This design comes from an exercise in tuning for small area, a short achievable clock period and few clock cycles per item on the open sky130 flow, not from production work.
RTL that was checked went through simulation tests only; none was proved equivalent to the original.
For runs 1 and 3, only the layout was checked, not whether the RTL still works.

## flow/config.mk

```make
export PLATFORM = sky130hd
export DESIGN_NAME = aes128_ctr
export DESIGN_NICKNAME = aes128_ctr
export VERILOG_FILES = /design/flow/design.v
export SDC_FILE = /design/flow/constraint.sdc
export NUM_CORES = 8
export LEC_CHECK = 0
export CAP_MARGIN = 20
export CORE_MARGIN = 2
export CORE_UTILIZATION = 50
export CTS_CLUSTER_DIAMETER = 100
export CTS_CLUSTER_SIZE = 22
export PLACE_DENSITY = 0.6
export SETUP_SLACK_MARGIN = 5
export SLEW_MARGIN = 20
export SYNTH_HIERARCHICAL = 1
```

## flow/constraint.sdc

```tcl
create_clock -name core_clock -period 10.0 [get_ports {clk}]
set_input_delay 2.0000 -clock core_clock [delete_from_list [all_inputs] [get_ports {clk}]]
set_output_delay 2.0000 -clock core_clock [all_outputs]
set_load 0.01 [all_outputs]
```

## flow/flow/run.sh

```bash
#!/bin/bash
set -euo pipefail
SETUP_MARGIN=6.3
bash standard.sh SETUP_SLACK_MARGIN=$SETUP_MARGIN finish > standard_flow.log 2>&1
```

## flow/design.v

```verilog
module aes_sbox_a (input wire [7:0] a, output wire [3:0] m, output wire [7:0] t);
  wire T4, T5, T7, T10, T11, T12, T13, T14, T15, T17, T18, T19, T21, T22, T23, T24, T25, T26, T27, M1, M2, M3, M4, M5, M6, M7, M8, M9, M10, M11, M12, M13, M14, M15, M16, M17, M18, M19, M20, M21, M22, M23, M24, M25, M26, M27, M28, M29, M30, M31, M32, M33, M34, M35, M36;
  sb_xor u_T1 (.a(a[7]), .b(a[4]), .y(t[7]));
  sb_xor u_T2 (.a(a[7]), .b(a[2]), .y(t[6]));
  sb_xor u_T3 (.a(a[7]), .b(a[1]), .y(t[5]));
  sb_xor u_T4 (.a(a[4]), .b(a[2]), .y(T4));
  sb_xor u_T5 (.a(a[3]), .b(a[1]), .y(T5));
  sb_xor u_T6 (.a(t[7]), .b(T5), .y(t[4]));
  sb_xor u_T7 (.a(a[6]), .b(a[5]), .y(T7));
  sb_xor u_T8 (.a(a[0]), .b(t[4]), .y(t[3]));
  sb_xor u_T9 (.a(a[0]), .b(T7), .y(t[2]));
  sb_xor u_T10 (.a(t[4]), .b(T7), .y(T10));
  sb_xor u_T11 (.a(a[6]), .b(a[2]), .y(T11));
  sb_xor u_T12 (.a(a[5]), .b(a[2]), .y(T12));
  sb_xor u_T13 (.a(t[5]), .b(T4), .y(T13));
  sb_xor u_T14 (.a(t[4]), .b(T11), .y(T14));
  sb_xor u_T15 (.a(T5), .b(T11), .y(T15));
  sb_xor u_T16 (.a(T5), .b(T12), .y(t[1]));
  sb_xor u_T17 (.a(t[2]), .b(t[1]), .y(T17));
  sb_xor u_T18 (.a(a[4]), .b(a[0]), .y(T18));
  sb_xor u_T19 (.a(T7), .b(T18), .y(T19));
  sb_xor u_T20 (.a(t[7]), .b(T19), .y(t[0]));
  sb_xor u_T21 (.a(a[1]), .b(a[0]), .y(T21));
  sb_xor u_T22 (.a(T7), .b(T21), .y(T22));
  sb_xor u_T23 (.a(t[6]), .b(T22), .y(T23));
  sb_xor u_T24 (.a(t[6]), .b(T10), .y(T24));
  sb_xor u_T25 (.a(t[0]), .b(T17), .y(T25));
  sb_xor u_T26 (.a(t[5]), .b(t[1]), .y(T26));
  sb_xor u_T27 (.a(t[7]), .b(T12), .y(T27));
  sb_nand u_M1 (.a(T13), .b(t[4]), .y(M1));
  sb_nand u_M2 (.a(T23), .b(t[3]), .y(M2));
  sb_xnor u_M3 (.a(T14), .b(M1), .y(M3));
  sb_nand u_M4 (.a(T19), .b(a[0]), .y(M4));
  sb_xor u_M5 (.a(M4), .b(M1), .y(M5));
  sb_nand u_M6 (.a(t[5]), .b(t[1]), .y(M6));
  sb_nand u_M7 (.a(T22), .b(t[2]), .y(M7));
  sb_xnor u_M8 (.a(T26), .b(M6), .y(M8));
  sb_nand u_M9 (.a(t[0]), .b(T17), .y(M9));
  sb_xor u_M10 (.a(M9), .b(M6), .y(M10));
  sb_nand u_M11 (.a(t[7]), .b(T15), .y(M11));
  sb_nand u_M12 (.a(T4), .b(T27), .y(M12));
  sb_xor u_M13 (.a(M12), .b(M11), .y(M13));
  sb_nand u_M14 (.a(t[6]), .b(T10), .y(M14));
  sb_xor u_M15 (.a(M14), .b(M11), .y(M15));
  sb_xnor u_M16 (.a(M3), .b(M2), .y(M16));
  sb_xor u_M17 (.a(M5), .b(T24), .y(M17));
  sb_xnor u_M18 (.a(M8), .b(M7), .y(M18));
  sb_xor u_M19 (.a(M10), .b(M15), .y(M19));
  sb_xor u_M20 (.a(M16), .b(M13), .y(M20));
  sb_xor u_M21 (.a(M17), .b(M15), .y(M21));
  sb_xor u_M22 (.a(M18), .b(M13), .y(M22));
  sb_xor u_M23 (.a(M19), .b(T25), .y(M23));
  sb_xnor u_M24 (.a(M22), .b(M23), .y(M24));
  sb_nand u_M25 (.a(M22), .b(M20), .y(M25));
  sb_xor u_M26 (.a(M21), .b(M25), .y(M26));
  sb_xnor u_M27 (.a(M20), .b(M21), .y(M27));
  sb_xor u_M28 (.a(M23), .b(M25), .y(M28));
  sb_nor u_M29 (.a(M28), .b(M27), .y(M29));
  sb_nor u_M30 (.a(M26), .b(M24), .y(M30));
  sb_nand u_M31 (.a(M20), .b(M23), .y(M31));
  sb_nor u_M32 (.a(M27), .b(M31), .y(M32));
  sb_xor u_M33 (.a(M27), .b(M25), .y(M33));
  sb_nand u_M34 (.a(M21), .b(M22), .y(M34));
  sb_nor u_M35 (.a(M24), .b(M34), .y(M35));
  sb_xor u_M36 (.a(M24), .b(M25), .y(M36));
  sb_xor u_M37 (.a(M21), .b(M29), .y(m[3]));
  sb_xor u_M38 (.a(M32), .b(M33), .y(m[2]));
  sb_xor u_M39 (.a(M23), .b(M30), .y(m[1]));
  sb_xor u_M40 (.a(M35), .b(M36), .y(m[0]));
endmodule
module aes_sbox_b (input wire [7:0] t, input wire [3:0] m, output wire [7:0] y);
  wire T4, T19, T22, T23, T13, U7, T27, T10, T17, T15, M41, M42, M43, M44, M45, M46, M47, M48, M49, M50, M51, M52, M53, M54, M55, M56, M57, M58, M59, M60, M61, M62, M63, L0, L1, L2, L3, L4, L5, L6, L7, L8, L9, L10, L11, L12, L13, L14, L15, L16, L17, L18, L19, L20, L21, L22, L23, L24, L25, L26, L27, L28, L29;
  sb_xor u_T4 (.a(t[7]), .b(t[6]), .y(T4));
  sb_xor u_T19 (.a(t[7]), .b(t[0]), .y(T19));
  sb_xor u_T22 (.a(t[5]), .b(t[0]), .y(T22));
  sb_xor u_T23 (.a(t[6]), .b(T22), .y(T23));
  sb_xor u_T13 (.a(t[5]), .b(T4), .y(T13));
  sb_xor u_U7 (.a(t[4]), .b(t[3]), .y(U7));
  sb_xor u_T27 (.a(t[4]), .b(t[1]), .y(T27));
  sb_xor u_T10 (.a(t[3]), .b(t[2]), .y(T10));
  sb_xor u_T17 (.a(t[2]), .b(t[1]), .y(T17));
  sb_xor u_T15 (.a(U7), .b(T17), .y(T15));
  sb_xor u_M41 (.a(m[2]), .b(m[0]), .y(M41));
  sb_xor u_M42 (.a(m[3]), .b(m[1]), .y(M42));
  sb_xor u_M43 (.a(m[3]), .b(m[2]), .y(M43));
  sb_xor u_M44 (.a(m[1]), .b(m[0]), .y(M44));
  sb_xor u_M45 (.a(M42), .b(M41), .y(M45));
  sb_nand u_M46 (.a(M44), .b(t[4]), .y(M46));
  sb_nand u_M47 (.a(m[0]), .b(t[3]), .y(M47));
  sb_nand u_M48 (.a(m[1]), .b(U7), .y(M48));
  sb_nand u_M49 (.a(M43), .b(t[1]), .y(M49));
  sb_nand u_M50 (.a(m[2]), .b(t[2]), .y(M50));
  sb_nand u_M51 (.a(m[3]), .b(T17), .y(M51));
  sb_nand u_M52 (.a(M42), .b(T15), .y(M52));
  sb_nand u_M53 (.a(M45), .b(T27), .y(M53));
  sb_nand u_M54 (.a(M41), .b(T10), .y(M54));
  sb_nand u_M55 (.a(M44), .b(T13), .y(M55));
  sb_nand u_M56 (.a(m[0]), .b(T23), .y(M56));
  sb_nand u_M57 (.a(m[1]), .b(T19), .y(M57));
  sb_nand u_M58 (.a(M43), .b(t[5]), .y(M58));
  sb_nand u_M59 (.a(m[2]), .b(T22), .y(M59));
  sb_nand u_M60 (.a(m[3]), .b(t[0]), .y(M60));
  sb_nand u_M61 (.a(M42), .b(t[7]), .y(M61));
  sb_nand u_M62 (.a(M45), .b(T4), .y(M62));
  sb_nand u_M63 (.a(M41), .b(t[6]), .y(M63));
  sb_xor u_L0 (.a(M61), .b(M62), .y(L0));
  sb_xor u_L1 (.a(M50), .b(M56), .y(L1));
  sb_xor u_L2 (.a(M46), .b(M48), .y(L2));
  sb_xor u_L3 (.a(M47), .b(M55), .y(L3));
  sb_xor u_L4 (.a(M54), .b(M58), .y(L4));
  sb_xor u_L5 (.a(M49), .b(M61), .y(L5));
  sb_xnor u_L6 (.a(M62), .b(L5), .y(L6));
  sb_xnor u_L7 (.a(M46), .b(L3), .y(L7));
  sb_xor u_L8 (.a(M51), .b(M59), .y(L8));
  sb_xor u_L9 (.a(M52), .b(M53), .y(L9));
  sb_xnor u_L10 (.a(M53), .b(L4), .y(L10));
  sb_xnor u_L11 (.a(M60), .b(L2), .y(L11));
  sb_xor u_L12 (.a(M48), .b(M51), .y(L12));
  sb_xnor u_L13 (.a(M50), .b(L0), .y(L13));
  sb_xor u_L14 (.a(M52), .b(M61), .y(L14));
  sb_xnor u_L15 (.a(M55), .b(L1), .y(L15));
  sb_xnor u_L16 (.a(M56), .b(L0), .y(L16));
  sb_xnor u_L17 (.a(M57), .b(L1), .y(L17));
  sb_xnor u_L18 (.a(M58), .b(L8), .y(L18));
  sb_xnor u_L19 (.a(M63), .b(L4), .y(L19));
  sb_xor u_L20 (.a(L0), .b(L1), .y(L20));
  sb_xor u_L21 (.a(L1), .b(L7), .y(L21));
  sb_xor u_L22 (.a(L3), .b(L12), .y(L22));
  sb_xor u_L23 (.a(L18), .b(L2), .y(L23));
  sb_xor u_L24 (.a(L15), .b(L9), .y(L24));
  sb_xor u_L25 (.a(L6), .b(L10), .y(L25));
  sb_xor u_L26 (.a(L7), .b(L9), .y(L26));
  sb_xor u_L27 (.a(L8), .b(L10), .y(L27));
  sb_xor u_L28 (.a(L11), .b(L14), .y(L28));
  sb_xor u_L29 (.a(L11), .b(L17), .y(L29));
  sb_xor u_S0 (.a(L6), .b(L24), .y(y[7]));
  sb_xnor u_S1 (.a(L16), .b(L26), .y(y[6]));
  sb_xnor u_S2 (.a(L19), .b(L28), .y(y[5]));
  sb_xor u_S3 (.a(L6), .b(L21), .y(y[4]));
  sb_xor u_S4 (.a(L20), .b(L22), .y(y[3]));
  sb_xor u_S5 (.a(L25), .b(L29), .y(y[2]));
  sb_xnor u_S6 (.a(L13), .b(L27), .y(y[1]));
  sb_xnor u_S7 (.a(L6), .b(L23), .y(y[0]));
endmodule
module sb_nand (input wire a, input wire b, output wire y);
  assign y = ~(a & b);
endmodule
module sb_nor (input wire a, input wire b, output wire y);
  assign y = ~(a | b);
endmodule
module sb_xnor (input wire a, input wire b, output wire y);
  assign y = ~(a ^ b);
endmodule
module sb_xor (input wire a, input wire b, output wire y);
  assign y = a ^ b;
endmodule
module aes128_ctr (
    input  wire         clk,
    input  wire         rst,
    input  wire         cmd_valid,
    output wire         cmd_ready,
    input  wire [2:0]   cmd_op,
    input  wire [4:0]   cmd_len,
    input  wire [127:0] cmd_data,
    output reg          res_valid,
    output reg          res_err,
    output reg  [127:0] res_data
);
  localparam OP_KEYEXP = 3'd0;
  localparam OP_ENCB   = 3'd1;
  localparam OP_SETCTR = 3'd2;
  localparam OP_CTRX   = 3'd3;
  localparam OP_CLR    = 3'd4;
  localparam NS = 20;           
  reg [127:0] key;
  reg         kvalid;
  reg [127:0] ctr;
  reg [128*NS-1:0] dt_all;      
  reg              s0_key;      
  reg              s0_set;      
  reg              s0_inc;      
  reg              s0_clr;      
  reg [127:0] ctr_inc;           
  wire [127:0] ctr_now    = s0_clr ? 128'd0 :
                            s0_set ? dt_all[0 +: 128] :
                            s0_inc ? ctr_inc : ctr;
  wire         kvalid_now = s0_key | (kvalid & ~s0_clr);
  always @(posedge clk) begin
    ctr     <= ctr_now;
    ctr_inc <= ctr_now + 128'd1;
    kvalid  <= kvalid_now;
    if (s0_key) key <= dt_all[0 +: 128];
  end
  reg         sk_v;         
  reg         rdy;          
  reg [19:0]  kstep;        
  assign cmd_ready = rdy;
  wire         in_v    = sk_v | cmd_valid;
  wire [2:0]   in_op   = sk_v ? OP_KEYEXP : cmd_op;
  wire [4:0]   in_len  = cmd_len;
  wire [127:0] in_data = sk_v ? dt_all[0 +: 128] : cmd_data;
  wire op_key   = (in_op == OP_KEYEXP);
  wire op_enc   = (in_op == OP_ENCB);
  wire op_set   = (in_op == OP_SETCTR);
  wire op_ctr   = (in_op == OP_CTRX);
  wire op_clr   = (in_op == OP_CLR);
  wire op_ill   = in_op[2] & (in_op[1] | in_op[0]);
  wire len_big  = in_len[4] & (|in_len[3:0]);
  wire len_zero = ~(|in_len);
  wire kc_busy = |kstep[18:0];
  wire stall   = op_key & kc_busy;
  wire go    = in_v & ~stall & ~rst;    
  wire enc_go   = op_enc & kvalid_now;
  wire ctr_go   = op_ctr & kvalid_now & ~len_big & ~len_zero;
  wire cmd_err  = op_ill | (op_enc & ~kvalid_now) | (op_ctr & (~kvalid_now | len_big));
  wire [4:0] cmd_keep = enc_go ? 5'd16 : (ctr_go ? in_len : 5'd0);
  always @(posedge clk) begin
    sk_v <= in_v & stall & ~rst;
    rdy  <= ~(in_v & stall & ~rst);
    s0_key <= go & op_key;
    s0_set <= go & op_set;
    s0_inc <= go & ctr_go;
    s0_clr <= rst | (go & op_clr);
  end
  reg  [127:0] kc;
  reg  [15:0]  kmid;         
  reg  [31:0]  klin;         
  wire [15:0]  kmid_d;
  wire [31:0]  klin_d;
  wire [31:0]  ksub;
  reg  [7:0]   rcon;
  wire         kwr = kstep[1] | kstep[3] | kstep[5] | kstep[7] | kstep[9] |
                     kstep[11] | kstep[13] | kstep[15] | kstep[17] | kstep[19];
  always @(*) begin
    rcon = 8'h00;
    if (kstep[1])  rcon = rcon | 8'h01;
    if (kstep[3])  rcon = rcon | 8'h02;
    if (kstep[5])  rcon = rcon | 8'h04;
    if (kstep[7])  rcon = rcon | 8'h08;
    if (kstep[9])  rcon = rcon | 8'h10;
    if (kstep[11]) rcon = rcon | 8'h20;
    if (kstep[13]) rcon = rcon | 8'h40;
    if (kstep[15]) rcon = rcon | 8'h80;
    if (kstep[17]) rcon = rcon | 8'h1b;
    if (kstep[19]) rcon = rcon | 8'h36;
  end
  wire [31:0] krot = {kc[23:0], kc[31:24]};
  genvar i;
  generate
    for (i = 0; i < 4; i = i + 1) begin : g_ksub
      aes_sbox_a u_a (.a(krot[31-8*i -: 8]), .m(kmid_d[15-4*i -: 4]), .t(klin_d[31-8*i -: 8]));
      aes_sbox_b u_b (.t(klin[31-8*i -: 8]), .m(kmid[15-4*i -: 4]), .y(ksub[31-8*i -: 8]));
    end
  endgenerate
  wire [31:0]  kt  = ksub ^ {rcon, 24'h000000};
  wire [31:0]  kp0 = kc[127:96];
  wire [31:0]  kp1 = kp0 ^ kc[95:64];
  wire [31:0]  kp2 = kp1 ^ kc[63:32];
  wire [31:0]  kp3 = kp2 ^ kc[31:0];
  wire [127:0] knext = {kp0 ^ kt, kp1 ^ kt, kp2 ^ kt, kp3 ^ kt};
  always @(posedge clk) begin
    kmid  <= kmid_d;
    klin  <= klin_d;
    kstep <= {kstep[18:0], go & op_key};
    if (!kc_busy)  kc <= in_data;
    else if (kwr)  kc <= knext;
  end
  reg [128*10-1:0] rk_all;
  integer kr;
  always @(posedge clk) begin
    for (kr = 1; kr <= 9; kr = kr + 1)
      if (kstep[2*kr]) rk_all[128*(kr-1) +: 128] <= kc;
    if (kstep[19]) rk_all[128*9 +: 128] <= knext;
  end
  reg [128*10-1:0] st_all;      
  reg [128*10-1:0] ht_all;      
  reg [64*10-1:0]  hm_all;      
  reg [NS-1:0]     v_all;       
  reg [NS-1:0]     e_all;       
  reg [NS-1:0]     c_all;       
  reg [5*NS-1:0]   k_all;       
  wire [128*10-1:0] ak_all;     
  wire [64*10-1:0]  ha_all;     
  wire [128*10-1:0] hl_all;     
  wire [128*9-1:0]  rnd_all;    
  assign ak_all[0 +: 128] = st_all[0 +: 128] ^ key;
  generate
    for (i = 2; i <= 10; i = i + 1) begin : g_ark
      assign ak_all[128*(i-1) +: 128] = st_all[128*(i-1) +: 128] ^ rk_all[128*(i-2) +: 128];
    end
    for (i = 1; i <= 10; i = i + 1) begin : g_half_a
      aes_round_a u_ra (
          .s(ak_all[128*(i-1) +: 128]),
          .m(ha_all[64*(i-1) +: 64]),
          .t(hl_all[128*(i-1) +: 128]));
    end
    for (i = 1; i <= 9; i = i + 1) begin : g_half_b
      aes_round_b u_rb (
          .t (ht_all[128*(i-1) +: 128]),
          .m (hm_all[64*(i-1) +: 64]),
          .y (rnd_all[128*(i-1) +: 128]));
    end
  endgenerate
  integer j;
  always @(posedge clk) begin
    st_all[0 +: 128] <= op_enc ? in_data : ctr_now;
    for (j = 1; j <= 9; j = j + 1)
      st_all[128*j +: 128] <= rnd_all[128*(j-1) +: 128];
    ht_all <= hl_all;
    hm_all <= ha_all;
    dt_all[0 +: 128] <= in_data;
    v_all[0]         <= go;
    e_all[0]         <= cmd_err;
    c_all[0]         <= op_ctr;
    k_all[0 +: 5]    <= cmd_keep;
    for (j = 1; j < NS; j = j + 1) begin
      dt_all[128*j +: 128] <= dt_all[128*(j-1) +: 128];
      v_all[j]             <= v_all[j-1] & ~rst;
      e_all[j]             <= e_all[j-1];
      c_all[j]             <= c_all[j-1];
      k_all[5*j +: 5]      <= k_all[5*(j-1) +: 5];
    end
  end
  wire [127:0] last;
  aes_last_round_b u_last (
      .t (ht_all[128*9 +: 128]),
      .m (hm_all[64*9 +: 64]),
      .rk(rk_all[128*9 +: 128]),
      .y (last));
  wire [4:0]   keep_l = k_all[5*(NS-1) +: 5];
  reg  [127:0] keep_mask;
  integer b;
  always @(*) begin
    for (b = 0; b < 16; b = b + 1)
      keep_mask[127-8*b -: 8] = (b < keep_l) ? 8'hff : 8'h00;
  end
  always @(posedge clk) begin
    res_valid <= v_all[NS-1] & ~rst;
    res_err   <= e_all[NS-1];
    res_data  <= (last ^ (dt_all[128*(NS-1) +: 128] & {128{c_all[NS-1]}})) & keep_mask;
  end
endmodule
module aes_round_a (
    input  wire [127:0] s,
    output wire [63:0]  m,
    output wire [127:0] t
);
  genvar i;
  generate
    for (i = 0; i < 16; i = i + 1) begin : g_sub
      aes_sbox_a u_sbox (.a(s[127-8*i -: 8]), .m(m[63-4*i -: 4]), .t(t[127-8*i -: 8]));
    end
  endgenerate
endmodule
module aes_round_b (
    input  wire [127:0] t,
    input  wire [63:0]  m,
    output wire [127:0] y
);
  wire [127:0] sb;
  wire [127:0] sr;
  wire [127:0] mc;
  genvar i, c;
  generate
    for (i = 0; i < 16; i = i + 1) begin : g_sub
      aes_sbox_b u_sbox (.t(t[127-8*i -: 8]), .m(m[63-4*i -: 4]), .y(sb[127-8*i -: 8]));
    end
    for (i = 0; i < 16; i = i + 1) begin : g_shift
      assign sr[127-8*i -: 8] = sb[127-8*((i % 4) + 4*(((i / 4) + (i % 4)) % 4)) -: 8];
    end
    for (c = 0; c < 4; c = c + 1) begin : g_mix
      aes_mix_column u_mix (.a(sr[127-32*c -: 32]), .b(mc[127-32*c -: 32]));
    end
  endgenerate
  assign y = mc;
endmodule
module aes_mix_column (
    input  wire [31:0] a,
    output wire [31:0] b
);
  wire [31:0] t;     
  wire [31:0] xt;    
  wire [31:0] u;     
  genvar i, k;
  generate
    for (i = 0; i < 4; i = i + 1) begin : g_byte
      for (k = 0; k < 8; k = k + 1) begin : g_bit
        sb_xor u_t (.a(a[31-8*i-7+k]), .b(a[31-8*((i+1)%4)-7+k]), .y(t[31-8*i-7+k]));
        sb_xor u_u (.a(a[31-8*((i+1)%4)-7+k]), .b(t[31-8*((i+2)%4)-7+k]), .y(u[31-8*i-7+k]));
        sb_xor u_b (.a(xt[31-8*i-7+k]), .b(u[31-8*i-7+k]), .y(b[31-8*i-7+k]));
        if (k == 1 || k == 3 || k == 4) begin : g_red
          sb_xor u_x (.a(t[31-8*i-7+k-1]), .b(t[31-8*i]), .y(xt[31-8*i-7+k]));
        end else if (k == 0) begin : g_lsb
          assign xt[31-8*i-7] = t[31-8*i];
        end else begin : g_shl
          assign xt[31-8*i-7+k] = t[31-8*i-7+k-1];
        end
      end
    end
  endgenerate
endmodule
module aes_last_round_b (
    input  wire [127:0] t,
    input  wire [63:0]  m,
    input  wire [127:0] rk,
    output wire [127:0] y
);
  wire [127:0] sb;
  wire [127:0] sr;
  genvar i;
  generate
    for (i = 0; i < 16; i = i + 1) begin : g_sub
      aes_sbox_b u_sbox (.t(t[127-8*i -: 8]), .m(m[63-4*i -: 4]), .y(sb[127-8*i -: 8]));
    end
    for (i = 0; i < 16; i = i + 1) begin : g_shift
      assign sr[127-8*i -: 8] = sb[127-8*((i % 4) + 4*(((i / 4) + (i % 4)) % 4)) -: 8];
    end
  endgenerate
  assign y = sr ^ rk;
endmodule
```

━━━━━━━━━━

What you have to do: The required answer is each line of the data in which the word "constraint" appears.

Task solution:
export SDC_FILE = /design/flow/constraint.sdc
## flow/constraint.sdc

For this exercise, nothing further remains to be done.